R01DA16065 is focused on hepatitis C virus (HCV) infection in HIV-infected injection drug users (IDUs). Among HIV-infected IDUs, HCV disease is a leading cause of morbidity and mortality. Despite the medical urgency, fundamental questions about HCV disease and its management have not been conclusively answered. The true prevalence of significant liver disease is unknown, since estimates have been derived from HIV-infected persons who underwent liver biopsy following referral for HCV treatment. Further, due to limited applicability of liver biopsy, few data exist regarding the relationship of HCV disease stage and clinically important outcomes such as end-stage liver disease (ESLD). While CD4 cell and HIV RNA quantification are powerful non-invasive measures used to stratify HIV disease risk and define the need for treatment, such non-invasive, prognostic markers have not been established for HCV disease. Finally, the management of HCV disease in HIV-infected IDUs is challenging;our research has shown that net HCV treatment effectiveness is low in HIV-infected persons. Until recently, a major limitation to HCV disease research in coinfected IDUs has been the measurement of disease stage. Transient elastography is a novel, non-invasive method based on the observation that liver elasticity decreases as liver fibrosis increases. Rapid liver stiffness measurements can be obtained in the clinic to determine HCV disease stage. Our research has shown that HCV disease in coinfected IDUs can be accurately and safely measured by assessment of liver stiffness. In our first aim, we will apply this novel method to determine the population prevalence of HCV disease in coinfected IDUs independent of referral for HCV treatment, providing one of the first valid estimates of the true HCV disease burden. In our second aim, we will ask whether the marked differences in HCV disease outcomes (e.g., ESLD) can be explained by liver stiffness as assessed by elastography;we'll test the hypothesis that increased liver stiffness is associated with greater risk of incident ESLD.

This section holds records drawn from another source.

===== src/rtl/m_transmit_if.sv =====
// ============================================================================
// m_transmit_if : GMII-side inputs and code-group outputs of the PCS transmit block
// Rev 1.0
// ============================================================================
`timescale 1ns/1ps
`default_nettype none

interface m_transmit_if;
  logic [7:0]  i8_TxD;
  logic        i_TxEN;
  logic        i_TxER;
  logic [2:0]  i3_Xmit;
  logic [15:0] i16_TxConfigReg;
  logic        i_TxDisparity;
  logic [7:0]  o8_TxCodeGroup;
  logic        o_TxCodeCtrl;
  logic        o_TxEven;
  logic        o_Transmitting;

  modport slave (
    input  i8_TxD, i_TxEN, i_TxER, i3_Xmit, i16_TxConfigReg, i_TxDisparity,
    output o8_TxCodeGroup, o_TxCodeCtrl, o_TxEven, o_Transmitting
  );

  modport master (
    output i8_TxD, i_TxEN, i_TxER, i3_Xmit, i16_TxConfigReg, i_TxDisparity,
    input  o8_TxCodeGroup, o_TxCodeCtrl, o_TxEven, o_Transmitting
  );
endinterface

`default_nettype wire


===== src/rtl/m_transmit.sv =====
// ============================================================================
// m_transmit : PCS transmit ordered-set generator (config, idle, packet, EPD)
// Rev 1.0
// ============================================================================
`timescale 1ns/1ps
`default_nettype none

module m_transmit (
  input  logic        i_Clk,
  input  logic        i_ARst_L,
  m_transmit_if.slave bus
);

  localparam logic [2:0] c_XMIT_CONFIG = 3'b001;
  localparam logic [2:0] c_XMIT_IDLE   = 3'b010;
  localparam logic [2:0] c_XMIT_DATA   = 3'b100;

  localparam logic [7:0] c_K28_5 = 8'hBC;
  localparam logic [7:0] c_D21_5 = 8'hB5;
  localparam logic [7:0] c_D2_2  = 8'h42;
  localparam logic [7:0] c_D5_6  = 8'hC5;
  localparam logic [7:0] c_D16_2 = 8'h50;
  localparam logic [7:0] c_SPD   = 8'hFB;
  localparam logic [7:0] c_EPD_T = 8'hFD;
  localparam logic [7:0] c_EPD_R = 8'hF7;
  localparam logic [7:0] c_ERR_V = 8'hFE;
  localparam logic [7:0] c_EXT   = 8'h0F;

  typedef enum logic [3:0] {
    ST_SET    = 4'd0,  // next slot is a set boundary, packet start allowed
    ST_SET_NS = 4'd1,  // set boundary where a packet may not start
    ST_IDLE_D = 4'd2,
    ST_CFG1   = 4'd3,
    ST_CFG2   = 4'd4,
    ST_CFG3   = 4'd5,
    ST_PKT    = 4'd6,
    ST_T_R    = 4'd7,
    ST_EXT_R  = 4'd8,
    ST_EXT_V  = 4'd9
  } state_e;

  state_e      state_q, state_d;
  logic        even_q;
  logic [7:0]  code_q, code_d;
  logic        ctrl_q, ctrl_d;
  logic        trans_q, trans_d;
  logic [15:0] cfg_q, cfg_d;
  logic        c2_q, c2_d;
  logic        disp_q, disp_d;
  logic        w_boundary;
  logic        w_allow_s;

  always_comb begin
    state_d    = state_q;
    code_d     = c_K28_5;
    ctrl_d     = 1'b1;
    trans_d    = 1'b0;
    cfg_d      = cfg_q;
    c2_d       = c2_q;
    disp_d     = disp_q;
    w_boundary = 1'b0;
    w_allow_s  = 1'b0;

    case (state_q)
      ST_SET: begin
        w_boundary = 1'b1;
        w_allow_s  = 1'b1;
      end
      ST_SET_NS: w_boundary = 1'b1;
      ST_IDLE_D: begin
        code_d  = disp_q ? c_D5_6 : c_D16_2;
        ctrl_d  = 1'b0;
        state_d = ST_SET;
      end
      ST_CFG1: begin
        code_d  = c2_q ? c_D2_2 : c_D21_5;
        ctrl_d  = 1'b0;
        state_d = ST_CFG2;
      end
      ST_CFG2: begin
        code_d  = cfg_q[7:0];
        ctrl_d  = 1'b0;
        state_d = ST_CFG3;
      end
      ST_CFG3: begin
        code_d  = cfg_q[15:8];
        ctrl_d  = 1'b0;
        c2_d    = ~c2_q;
        state_d = ST_SET;
      end
      ST_PKT: begin
        trans_d = 1'b1;
        if (bus.i_TxEN) begin
          code_d = bus.i_TxER ? c_ERR_V : bus.i8_TxD;
          ctrl_d = bus.i_TxER;
        end else begin
          code_d  = c_EPD_T;
          state_d = ST_T_R;
        end
      end
      ST_T_R: begin
        code_d  = c_EPD_R;
        state_d = ST_EXT_R;
      end
      ST_EXT_R, ST_EXT_V: begin
        if (bus.i_TxER) begin
          if ((state_q == ST_EXT_R) && (bus.i8_TxD == c_EXT)) begin
            code_d = c_EPD_R;
          end else begin
            code_d  = c_ERR_V;
            state_d = ST_EXT_V;
          end
        end else if (even_q) begin
          // Last /R/ or /V/ sat in an even slot: pad so the next K28.5 lands even.
          code_d  = c_EPD_R;
          state_d = ST_SET_NS;
        end else begin
          w_boundary = 1'b1;
        end
      end
      default: w_boundary = 1'b1;
    endcase

    if (w_boundary) begin
      if (w_allow_s && (bus.i3_Xmit == c_XMIT_DATA) && bus.i_TxEN) begin
        code_d  = c_SPD;
        trans_d = 1'b1;
        state_d = ST_PKT;
      end else if (bus.i3_Xmit == c_XMIT_CONFIG) begin
        cfg_d   = bus.i16_TxConfigReg;
        state_d = ST_CFG1;
      end else begin
        // IDLE, DATA without a frame, and any unused encoding all send /I/.
        disp_d  = bus.i_TxDisparity;
        state_d = ST_IDLE_D;
      end
    end
  end

  always_ff @(posedge i_Clk) begin
    if (!i_ARst_L) begin
      state_q <= ST_SET_NS;
      even_q  <= 1'b0;
      code_q  <= c_D16_2;
      ctrl_q  <= 1'b0;
      trans_q <= 1'b0;
      cfg_q   <= '0;
      c2_q    <= 1'b0;
      disp_q  <= 1'b0;
    end else begin
      state_q <= state_d;
      even_q  <= ~even_q;
      code_q  <= code_d;
      ctrl_q  <= ctrl_d;
      trans_q <= trans_d;
      cfg_q   <= cfg_d;
      c2_q    <= c2_d;
      disp_q  <= disp_d;
    end
  end

  assign bus.o8_TxCodeGroup = code_q;
  assign bus.o_TxCodeCtrl   = ctrl_q;
  assign bus.o_TxEven       = even_q;
  assign bus.o_Transmitting = trans_q;

  // c_XMIT_IDLE documents the encoding; it needs no explicit decode.
  logic w_unused_idle;
  assign w_unused_idle = ^c_XMIT_IDLE;

endmodule

`default_nettype wire


===== src/flat_wrapper.sv =====
// flat-port wrapper written by rule: the top's interface ports become plain ports
module m_transmit_flat 
  (i_Clk, i_ARst_L, bus_i8_TxD, bus_i_TxEN, bus_i_TxER, bus_i3_Xmit, bus_i16_TxConfigReg, bus_i_TxDisparity, bus_o8_TxCodeGroup, bus_o_TxCodeCtrl, bus_o_TxEven, bus_o_Transmitting);
  m_transmit_if bus_i ();
  input  logic i_Clk;
  input  logic i_ARst_L;
  input wire logic [$bits(bus_i.i8_TxD)-1:0] bus_i8_TxD;
  input wire logic [$bits(bus_i.i_TxEN)-1:0] bus_i_TxEN;
  input wire logic [$bits(bus_i.i_TxER)-1:0] bus_i_TxER;
  input wire logic [$bits(bus_i.i3_Xmit)-1:0] bus_i3_Xmit;
  input wire logic [$bits(bus_i.i16_TxConfigReg)-1:0] bus_i16_TxConfigReg;
  input wire logic [$bits(bus_i.i_TxDisparity)-1:0] bus_i_TxDisparity;
  output wire logic [$bits(bus_i.o8_TxCodeGroup)-1:0] bus_o8_TxCodeGroup;
  output wire logic [$bits(bus_i.o_TxCodeCtrl)-1:0] bus_o_TxCodeCtrl;
  output wire logic [$bits(bus_i.o_TxEven)-1:0] bus_o_TxEven;
  output wire logic [$bits(bus_i.o_Transmitting)-1:0] bus_o_Transmitting;
  assign bus_i.i8_TxD = bus_i8_TxD;
  assign bus_i.i_TxEN = bus_i_TxEN;
  assign bus_i.i_TxER = bus_i_TxER;
  assign bus_i.i3_Xmit = bus_i3_Xmit;
  assign bus_i.i16_TxConfigReg = bus_i16_TxConfigReg;
  assign bus_i.i_TxDisparity = bus_i_TxDisparity;
  assign bus_o8_TxCodeGroup = bus_i.o8_TxCodeGroup;
  assign bus_o_TxCodeCtrl = bus_i.o_TxCodeCtrl;
  assign bus_o_TxEven = bus_i.o_TxEven;
  assign bus_o_Transmitting = bus_i.o_Transmitting;
  m_transmit u_core (.i_Clk(i_Clk), .i_ARst_L(i_ARst_L), .bus(bus_i));
endmodule
`config.mk`:
```
export PLATFORM = sky130hd
export DESIGN_NAME = bep_frame_transmit
export DESIGN_NICKNAME = d
export VERILOG_FILES = /design/src/rtl/bep_frame_transmit.sv
export SDC_FILE = /design/constraint.sdc
export NUM_CORES = 1
export LEC_CHECK = 0
export BUFFER_PORTS_ARGS = -buffer_cell sky130_fd_sc_hd__buf_4
export CELL_PAD_IN_SITES_DETAIL_PLACEMENT = 1
export CELL_PAD_IN_SITES_GLOBAL_PLACEMENT = 1
export CORE_MARGIN = 8
export CORE_UTILIZATION = 50
export CTS_CLUSTER_DIAMETER = 50
export DETAILED_ROUTE_END_ITERATION = 10
export PLACE_DENSITY_LB_ADDON = 0.05
export SETUP_SLACK_MARGIN = 0.3
export SYNTH_ARGS = -nofsm -noshare
export SYNTH_HDL_FRONTEND = slang
export SYNTH_SLANG_ARGS = --single-unit
export TNS_END_PERCENT = 100
```
`constraint.sdc`:
```
create_clock -name clock -period 6.1 [get_ports clock]
set_clock_uncertainty 0.2 [all_clocks]
set_input_delay 1.22 -clock clock [delete_from_list [all_inputs] [get_ports clock]]
set_output_delay 1.22 -clock clock [all_outputs]
set_load 0.02 [all_outputs]
```
`src/rtl/bep_frame_transmit.sv`:
```
// bep_frame_transmit: assembles a 192-bit BEP thermostat frame and sends it MSB-first as a Manchester line
// Ports: clock, reset (sync, active-high); start requests a frame while idle;
//   thermostat_id/room_temp/set_temp/state are the payload, latched when start is accepted;
//   tx_out is the registered Manchester line (idle low); busy covers frame plus gap; done pulses once at the end.
// Optional: define BEP_TX_CHECKSUM_EN to replace the last frame byte with the XOR of the other 23 bytes.
module bep_frame_transmit #(
  parameter int HALF_BIT_CYCLES = 500,
  parameter int GAP_BITS = 4,
  parameter logic [31:0] PREAMBLE = 32'hAAAA_AAAA,
  parameter logic [15:0] TYPE_1 = 16'h0001,
  parameter logic [15:0] TYPE_2 = 16'h0000,
  parameter logic [31:0] CONSTANT = 32'h5A5A_0000,
  parameter logic [23:0] TAIL = 24'hFF00FF
) (
  input  logic        clock,
  input  logic        reset,
  input  logic        start,
  input  logic [31:0] thermostat_id,
  input  logic [15:0] room_temp,
  input  logic [15:0] set_temp,
  input  logic [7:0]  state,
  output logic        tx_out,
  output logic        busy,
  output logic        done
);
  localparam int GAP_CYCLES = GAP_BITS * 2 * HALF_BIT_CYCLES;
  localparam int HW = HALF_BIT_CYCLES > 1 ? $clog2(HALF_BIT_CYCLES) : 1;
  localparam int GW = GAP_CYCLES > 1 ? $clog2(GAP_CYCLES) : 1;
  localparam logic [HW-1:0] HALF_LAST = HW'(HALF_BIT_CYCLES - 1);
  localparam logic [GW-1:0] GAP_LAST = GW'(GAP_CYCLES > 0 ? GAP_CYCLES - 1 : 0);
  localparam logic [7:0] LAST_BIT = 8'd191;
  localparam logic [1:0] IDLE = 2'd0;
  localparam logic [1:0] SEND = 2'd1;
  localparam logic [1:0] GAP = 2'd2;
  logic [1:0] fsm;
  logic [191:0] frame;
  logic [191:0] sh;
  logic [HW-1:0] hc;
  logic [GW-1:0] gc;
  logic [7:0] bc;
  logic phase;
  logic half_end;
  logic gap_end;
  logic last_bit;
`ifdef BEP_TX_CHECKSUM_EN
  logic [7:0] csum;
`endif
  always_comb begin
    frame = {PREAMBLE, TYPE_1, TYPE_2, CONSTANT, thermostat_id, room_temp, set_temp, state, TAIL};
`ifdef BEP_TX_CHECKSUM_EN
    csum = '0;
    for (int i = 1; i < 24; i++) csum = csum ^ frame[8*i +: 8];
    frame[7:0] = csum;
`endif
  end
  assign half_end = hc == HALF_LAST;
  assign gap_end = gc == GAP_LAST;
  assign last_bit = bc == LAST_BIT;
  // phase 0 drives the inverted bit, phase 1 the true bit, so a 1 gives a mid-bit rising edge
  always_ff @(posedge clock) begin
    if (reset) begin
      fsm <= IDLE;
      sh <= '0;
      hc <= '0;
      gc <= '0;
      bc <= '0;
      phase <= 1'b0;
      tx_out <= 1'b0;
      busy <= 1'b0;
      done <= 1'b0;
    end else begin
      done <= 1'b0;
      case (fsm)
        IDLE: if (start) begin
          fsm <= SEND;
          sh <= frame;
          tx_out <= ~frame[191];
          busy <= 1'b1;
        end
        SEND: begin
          hc <= half_end ? '0 : hc + 1'b1;
          if (half_end) begin
            phase <= ~phase;
            if (!phase) tx_out <= sh[191];
            else if (last_bit) begin
              bc <= '0;
              tx_out <= 1'b0;
              if (GAP_CYCLES == 0) begin
                fsm <= IDLE;
                busy <= 1'b0;
                done <= 1'b1;
              end else fsm <= GAP;
            end else begin
              sh <= {sh[190:0], 1'b0};
              bc <= bc + 1'b1;
              tx_out <= ~sh[190];
            end
          end
        end
        GAP: begin
          gc <= gap_end ? '0 : gc + 1'b1;
          if (gap_end) begin
            fsm <= IDLE;
            busy <= 1'b0;
            done <= 1'b1;
          end
        end
        default: fsm <= IDLE;
      endcase
    end
  end
endmodule

```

Our third aim will test the hypothesis that a highly innovative behavioral reinforcement (contingent voucher incentives) will improve the effectiveness of current and future HCV treatments in coinfected IDUs. HCV disease remains a significant unmet challenge in HIV-infected persons. Answers to these fundamental questions are needed to advance this field and will provide much needed data to influence the development of policies and guidelines for the management of HCV disease, a leading cause of death in HIV-infected IDUs.
The application is focused on hepatitis C virus (HCV) infection in HIV-infected injection drug users (IDUs). Among HIV-infected IDUs, HCV disease is a leading cause of morbidity and mortality. This research applies two highly innovative interventions, transient elastography and contingent behavioral reinforcement, to the evaluation and management of persons with HIV/HCV coinfection.